:: Records supplied
### src/common/btbPkg.sv
// Shared types for the branch target buffer and the next-PC stage.
// Holds the BTB geometry, entry and branch-result formats, and the
// helpers that split a PC into index, tag and word address.
`default_nettype none

package btbPkg;

    localparam int PC_WIDTH = 32;
    localparam int INSN_BYTES = 4;

    // Geometry of the entry array.
    localparam int BTB_ENTRY_NUM = 64;
    localparam int BTB_INDEX_WIDTH = $clog2(BTB_ENTRY_NUM);
    localparam int BTB_TAG_WIDTH = PC_WIDTH - 2 - BTB_INDEX_WIDTH;
    localparam int WORD_ADDR_WIDTH = PC_WIDTH - 2;

    typedef logic [PC_WIDTH-1:0] pcT;
    typedef logic [BTB_INDEX_WIDTH-1:0] btbIndexT;
    typedef logic [BTB_TAG_WIDTH-1:0] btbTagT;
    typedef logic [WORD_ADDR_WIDTH-1:0] wordAddrT;

    typedef struct packed {
        logic valid;
        logic isCondBr;
        btbTagT tag;
        wordAddrT target;
    } btbEntryT;

    // One resolved branch from the execute stage.
    typedef struct packed {
        logic valid;
        logic taken;
        logic isCondBr;
        pcT brAddr;
        pcT nextAddr;
    } brResultT;

    typedef struct packed {
        btbIndexT index;
        btbEntryT entry;
    } btbUpdateT;

    typedef struct packed {
        logic valid;
        pcT pc;
    } redirectT;

    typedef struct packed {
        logic valid;
        pcT pc;
        pcT predNextPc;
        logic taken;
        logic [2:0] takenLane;
        logic isCondBr;
    } fetchPredT;

    function automatic btbIndexT toBtbIndex(input pcT pc);
        return pc[BTB_INDEX_WIDTH+1:2];
    endfunction

    function automatic btbTagT toBtbTag(input pcT pc);
        return pc[PC_WIDTH-1:BTB_INDEX_WIDTH+2];
    endfunction

    // Targets are stored as word addresses; the low two bits are always zero.
    function automatic wordAddrT toWordAddr(input pcT pc);
        return pc[PC_WIDTH-1:2];
    endfunction

    function automatic pcT toPc(input wordAddrT addr);
        return {addr, 2'b00};
    endfunction

endpackage

`default_nettype wire

### src/rtl/nextPcSelect.sv
// Next-PC stage.
// Holds the fetch PC and picks the next one from the BTB hits,
// a redirect, or the next sequential fetch group.
`timescale 1ns/1ps
`default_nettype none

module nextPcSelect #(
    parameter int fetchWidth = 2,
    parameter btbPkg::pcT resetPc = '0
) (
    input wire logic clk,
    input wire logic rstN,
    input wire logic initDone,
    input wire logic stall,
    input btbPkg::redirectT redirect,
    input wire logic [fetchWidth-1:0] btbHit,
    input btbPkg::pcT btbTarget [fetchWidth],
    input wire logic [fetchWidth-1:0] btbIsCondBr,
    output btbPkg::pcT readPc,
    output btbPkg::fetchPredT fetchOut
);

    btbPkg::pcT pcReg;
    btbPkg::pcT predNextPc;
    logic taken;
    logic [2:0] takenLane;
    logic takenIsCondBr;

    // Scan from the top lane down so the lowest hitting lane ends up selected.
    always_comb begin
        predNextPc = pcReg + btbPkg::pcT'(fetchWidth * btbPkg::INSN_BYTES);
        taken = 1'b0;
        takenLane = '0;
        takenIsCondBr = 1'b0;
        for (int i = fetchWidth - 1; i >= 0; i--) begin
            if (btbHit[i]) begin
                predNextPc = btbTarget[i];
                taken = 1'b1;
                takenLane = 3'(i);
                takenIsCondBr = btbIsCondBr[i];
            end
        end
    end

    // The PC the register takes next; the BTB reads it now so results line up.
    // Redirect beats stall.
    always_comb begin
        if (!initDone) begin
            readPc = resetPc;
        end else if (redirect.valid) begin
            readPc = redirect.pc;
        end else if (stall) begin
            readPc = pcReg;
        end else begin
            readPc = predNextPc;
        end
    end

    always_ff @(posedge clk) begin
        if (!rstN) begin
            pcReg <= resetPc;
        end else begin
            pcReg <= readPc;
        end
    end

    always_comb begin
        fetchOut.valid = initDone && !stall;
        fetchOut.pc = pcReg;
        fetchOut.predNextPc = predNextPc;
        fetchOut.taken = taken;
        fetchOut.takenLane = takenLane;
        fetchOut.isCondBr = takenIsCondBr;
    end

endmodule

`default_nettype wire

### config.mk
export PLATFORM = sky130hd
export DESIGN_NAME = nextPcSelect
export DESIGN_NICKNAME = d
export VERILOG_FILES = /design/src/common/btbPkg.sv /design/src/rtl/nextPcSelect.sv
export SDC_FILE = /design/constraint.sdc
export NUM_CORES = 1
export LEC_CHECK = 0
export ABC_AREA = 1
export BUFFER_PORTS_ARGS = -buffer_cell sky130_fd_sc_hd__buf_2
export CAP_MARGIN = 20
export CELL_PAD_IN_SITES_DETAIL_PLACEMENT = 0
export CELL_PAD_IN_SITES_GLOBAL_PLACEMENT = 1
export CORE_MARGIN = 4
export CORE_UTILIZATION = 29
export DETAILED_ROUTE_END_ITERATION = 8
export GPL_TIMING_DRIVEN = 0
export PLACE_DENSITY = 0.93
export SLEW_MARGIN = 20
export SYNTH_ARGS = -nofsm -noshare
export SYNTH_HDL_FRONTEND = slang
export SYNTH_SLANG_ARGS = --single-unit
### constraint.sdc
create_clock -name clk -period 3.7 [get_ports clk]
set_input_delay 0.185 -clock clk [delete_from_list [all_inputs] [get_ports clk]]
set_output_delay 0.185 -clock clk [all_outputs]
set_load 0.05 [all_outputs]
# --- After elaboration in Yosys (flattened, before gate mapping) ---
# Cells that the tools add are included.
op_classes:
  addsub: 1
  mux: 11
  reduce_logical: 2
ops:
  columns: ["operator", "count"]
  rows:
  - ["32-bit two-way mux", 5]
  - ["32-bit by 4-bit adder with 32-bit output, second input constant", 1]
  - ["1-bit two-way mux", 5]
  - ["3-bit two-way mux", 1]
  - ["1-bit logical AND", 1]
  - ["1-bit logical NOT", 1]
totals:
  input_bits: 105
  wordCells: 15
  out_inout_bits: 102
  register_bits: 32

# --- Logic depth before layout (Yosys ltp) ---
# Gate-level depths: netlist of run 1.
depth:
  depth_word: 6
  depth_mapped: 13

# --- Worst setup path after synthesis of run 1 ---
# No wires, ideal clock.
synth_timing:
  path_type: "flip-flop to flip-flop"
  from: "reg pcReg[3]"
  to: "reg pcReg[3]"
  setup_slack_ns: 1.070
  path_stages_with_launch: 5
  t_required_ns: 3.636
  path_buffers: 0
  arrival_time_ns: 2.566
  cell_sequence: "dfxtp_1 -> o211ai_1 -> nand2_1 -> a21oi_1 -> and2_1"
synth_lines:
  columns: ["element", "line", "rtl"]
  rows:
  - ["start, declared", "nextPcSelect.sv:23", "btbPkg::pcT pcReg;"]
  - ["start signal, assigned", "nextPcSelect.sv:61", "pcReg <= resetPc;"]
  - ["start signal, assigned", "nextPcSelect.sv:63", "pcReg <= readPc;"]

# --- Worst setup path in the final report of run 1 ---
layout_timing:
  from: "reg pcReg[3]"
  to: "out readPc[17]"
layout_between:
  elab_chain_cells: 6
layout_rtl:
  columns: ["element", "line", "rtl"]
  rows:
  - ["32-bit by 4-bit adder with 32-bit output", "nextPcSelect.sv:31", "predNextPc = pcReg + btbPkg::pcT'(fetchWidth * btbPkg::INSN_BYTES);"]
  - ["32-bit two-way mux (2 in series)", "nextPcSelect.sv:36", "if (btbHit[i]) begin"]
  - ["32-bit two-way mux", "nextPcSelect.sv:52", "end else if (stall) begin"]
  - ["32-bit two-way mux", "nextPcSelect.sv:50", "end else if (redirect.valid) begin"]
  - ["32-bit two-way mux", "nextPcSelect.sv:48", "if (!initDone) begin"]
  - ["end, declared", "nextPcSelect.sv:19", "output btbPkg::pcT readPc,"]
# No other way between the ends.

==> results.py, run 1 <==
metrics = {
    "grt": {
        "track_usage": 0.2122,
        "grt_pass1_vias": 4215,
        "grt_max_degree": 11,
        "grt_first_pass_wirelength_mm": 22.11,
        "gr-total-overflow": 0,
        "antenna_found_initial": 0,
    },
    "pwr": {
        "p_leak_nw": 2.704,
        "p_per_area_mw_per_mm2": 324.4,
        "ir_worst_vdd_v": 0.0001625,
    },
    "routing": {
        "drc_errors": 0,
        "routed_wirelength_mm": 14.73,
        "dr.pass1.iters": 5,
        "drt_iter0_markers": 307,
        "detail-route-antenna-nets": 0,
        "avgViaCountPerCell": 4.591,
        "wl_per_cell_um": 14.83,
        "vias": 4559,
    },
    "placed_design": {
        "hpwl_mm": 12.09,
        "placed_area_mm2": 0.004597,
        "numPortBuffers": 201,
        "gp_congestion": 0.9843,
        "place_ws_ps": 1524,
        "place_inst": 985,
    },
    "synthesis": {
        "ys_types": 37,
        "yosysSeqAreaShare": 0.1880,
        "yosysWarnings": 0,
        "yosys_register_bits": 32,
        "netlist_instances": 640,
        "syn_avg_cell_area_um2": 5.325,
        "syn-cell-area_mm2": 0.003408,
    },
    "clocking": {
        "h-tree-depth": 2,
        "postCtsHoldBufs": 0,
        "cts_setup_buffers": 0,
        "cts_max_path_buffers": 2,
        "cts_buffers": 5,
        "clock-sinks": 32,
        "clock_latency_ps": 290,
        "cts_tree": "yes",
        "clk_pin_slew_ps": 60,
        "cts_resized": 0,
        "clock_tree.root_cell": "clkbuf_16",
    },
    "final_layout": {
        "biggestRegsByFlops": "pcReg (32)",
        "largest_register_ffs": 32,
        "fin_nets": 955,
        "stdcell_area_mm2": 0.004761,
        "area_growth_pct": 39.68,
        "top_register": "pcReg",
        "drive_gt1_frac": 0.3035,
        "n_antenna_cell": 0,
        "layoutNonFillerInstCount": 993,
    },
    "critical_path": {
        "cp.required_ps": 3510,
        "cp_data_arrival_time_ps": 2330,
        "path_class": "reg -> out",
        "critPathMaxStageDelay_ps": 470,
        "cp_num_buf_inv": 4,
        "cp_slowest_cell": "dfxtp_1",
        "crit_top_cell": "nand2_1",
        "path_cells": "ha_1, inv_1, nor2_2, nand3_2, inv_1, nand3_1, nand3_1, nand2_1, nand2_1, nand2_1, nand2_1, inv_1, buf_2",
        "worstSetupEndpointType": "primary output",
        "cp_top_family": "simple AND/OR/NAND/NOR gates",
        "path_max_fanout": 6,
        "cp-start-kind": "register",
    },
    "timing": {
        "drv_slew": 0,
        "skew_ps": 8.308,
        "min_period_ps": 2512,
        "max_freq_ghz": 0.3980,
        "finalSetupViolCount": 0,
        "worstMarginPinSlew_ps": 652.7,
        "holdWs_ps": 166.3,
        "slew_headroom": 0.5649,
        "finalWorstSetupSlack_ps": 1188,
        "finalHoldViolCount": 0,
        "setup_tns_ps": 0,
        "fin_crit_sh": 0.6790,
        "rsz0062_at_grt": "no",
    },
    "floorplan": {
        "dieArea_mm2": 0.01355,
        "ioPinCount": 207,
        "dieWidth_um": 116.4,
        "rows": 39,
        "initial_core_util": 0.2972,
        "core_area_mm2": 0.01147,
        "die_h_um": 116.4,
    },
    "hold_path": {
        "hold_path_class": "in -> reg",
    },
    "run": {
        "maxCapViolations": 0,
    },
    "outcome": {
        "status": "completed",
    },
}
path summary, 6_finish.rpt:
check                           startpoint          to  slack, ps  cells after the start
worst max-delay path              pcReg[3]  readPc[17]       1190                     13
worst min-delay path                  rstN    pcReg[2]        170                      2
worst max register to register    pcReg[3]   pcReg[17]       1750                     12
worst min register to register    pcReg[4]    pcReg[4]        680                      4
layout by cell type, fill, tap and decap left out, drive strengths merged:
cell type	instances
and2	3
o221ai	1
nand2	203
a21oi	36
o22ai	18
bufinv	1
o211ai	7
xnor2	1
conb	2
nand4	1
o21bai	4
clkbuf	25
inv	114
nor2	86
buf	215
nand3	45
dfxtp	32
nand3b	4
xor2	1
a31oi	1
or2	3
a22o	9
a21o	1
ha	1
clkinv	2
o21ai	34
metal layers:
metal  GRT usage  vias to the layer above  wire length (um)  part of all wire
met5           0                        -                 0                 0
met2      0.3516                      158              6737              0.46
met4     0.04872                        0               216             0.015
li1            -                     2417                 -                 -
met3     0.04197                       17              1208             0.082
met1      0.2849                     1967              6567              0.45
Yosys cell counts:
cell type	n	area, um2
clkbuf_1	19	71.32
buf_2	7	35.03
nand3_2	2	20.02
or2_1	1	6.260
o221ai_1	1	8.760
dfxtp_1	32	640.6
nor2_1	72	270.3
and2_1	3	18.77
or2_2	2	12.51
a21oi_1	34	170.2
buf_6	1	11.26
nor2_2	8	50.05
o21ai_0	26	130.1
nand4_1	1	6.260
o22ai_1	18	112.6
xor2_1	1	8.760
inv_1	107	401.6
conb_1	1	3.750
xnor2_1	1	8.760
o21bai_1	4	30.03
buf_1	1	3.750
nand2_2	9	56.30
ha_1	1	12.51
inv_2	7	26.28
o21ai_1	8	40.04
nand2_4	1	11.26
nand2_1	193	724.4
a21oi_2	2	17.52
nor2_4	6	67.56
a31oi_1	1	6.260
buf_4	5	37.54
nand3_1	43	215.2
o211ai_1	7	52.55
a22o_1	9	78.83
nand3b_1	4	30.03
a21o_1	1	7.510
clkinv_1	1	3.750
area by class of cell:
| type | instances | area (um2) |
|---|---|---|
| sequential | 32 | 640.6 |
| clock buffer | 6 | 128.9 |
| timing repair buffer | 201 | 1006 |
| buffer | 33 | 158.9 |
| inverter | 115 | 431.7 |
| fill | 1308 | 6706 |
| clock inverter | 2 | 35.03 |
| tap | 143 | 178.9 |
| multi-input combinational | 461 | 2181 |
::::
> [What is expected] Taking the entries above, restate exactly those lines that fall between the line with "of all wire" and the line with "32 | 640.6 |", keeping both of those lines too.

> [Output of the task]
metal  GRT usage  vias to the layer above  wire length (um)  part of all wire
met5           0                        -                 0                 0
met2      0.3516                      158              6737              0.46
met4     0.04872                        0               216             0.015
li1            -                     2417                 -                 -
met3     0.04197                       17              1208             0.082
met1      0.2849                     1967              6567              0.45
Yosys cell counts:
cell type	n	area, um2
clkbuf_1	19	71.32
buf_2	7	35.03
nand3_2	2	20.02
or2_1	1	6.260
o221ai_1	1	8.760
dfxtp_1	32	640.6
nor2_1	72	270.3
and2_1	3	18.77
or2_2	2	12.51
a21oi_1	34	170.2
buf_6	1	11.26
nor2_2	8	50.05
o21ai_0	26	130.1
nand4_1	1	6.260
o22ai_1	18	112.6
xor2_1	1	8.760
inv_1	107	401.6
conb_1	1	3.750
xnor2_1	1	8.760
o21bai_1	4	30.03
buf_1	1	3.750
nand2_2	9	56.30
ha_1	1	12.51
inv_2	7	26.28
o21ai_1	8	40.04
nand2_4	1	11.26
nand2_1	193	724.4
a21oi_2	2	17.52
nor2_4	6	67.56
a31oi_1	1	6.260
buf_4	5	37.54
nand3_1	43	215.2
o211ai_1	7	52.55
a22o_1	9	78.83
nand3b_1	4	30.03
a21o_1	1	7.510
clkinv_1	1	3.750
area by class of cell:
| type | instances | area (um2) |
|---|---|---|
| sequential | 32 | 640.6 |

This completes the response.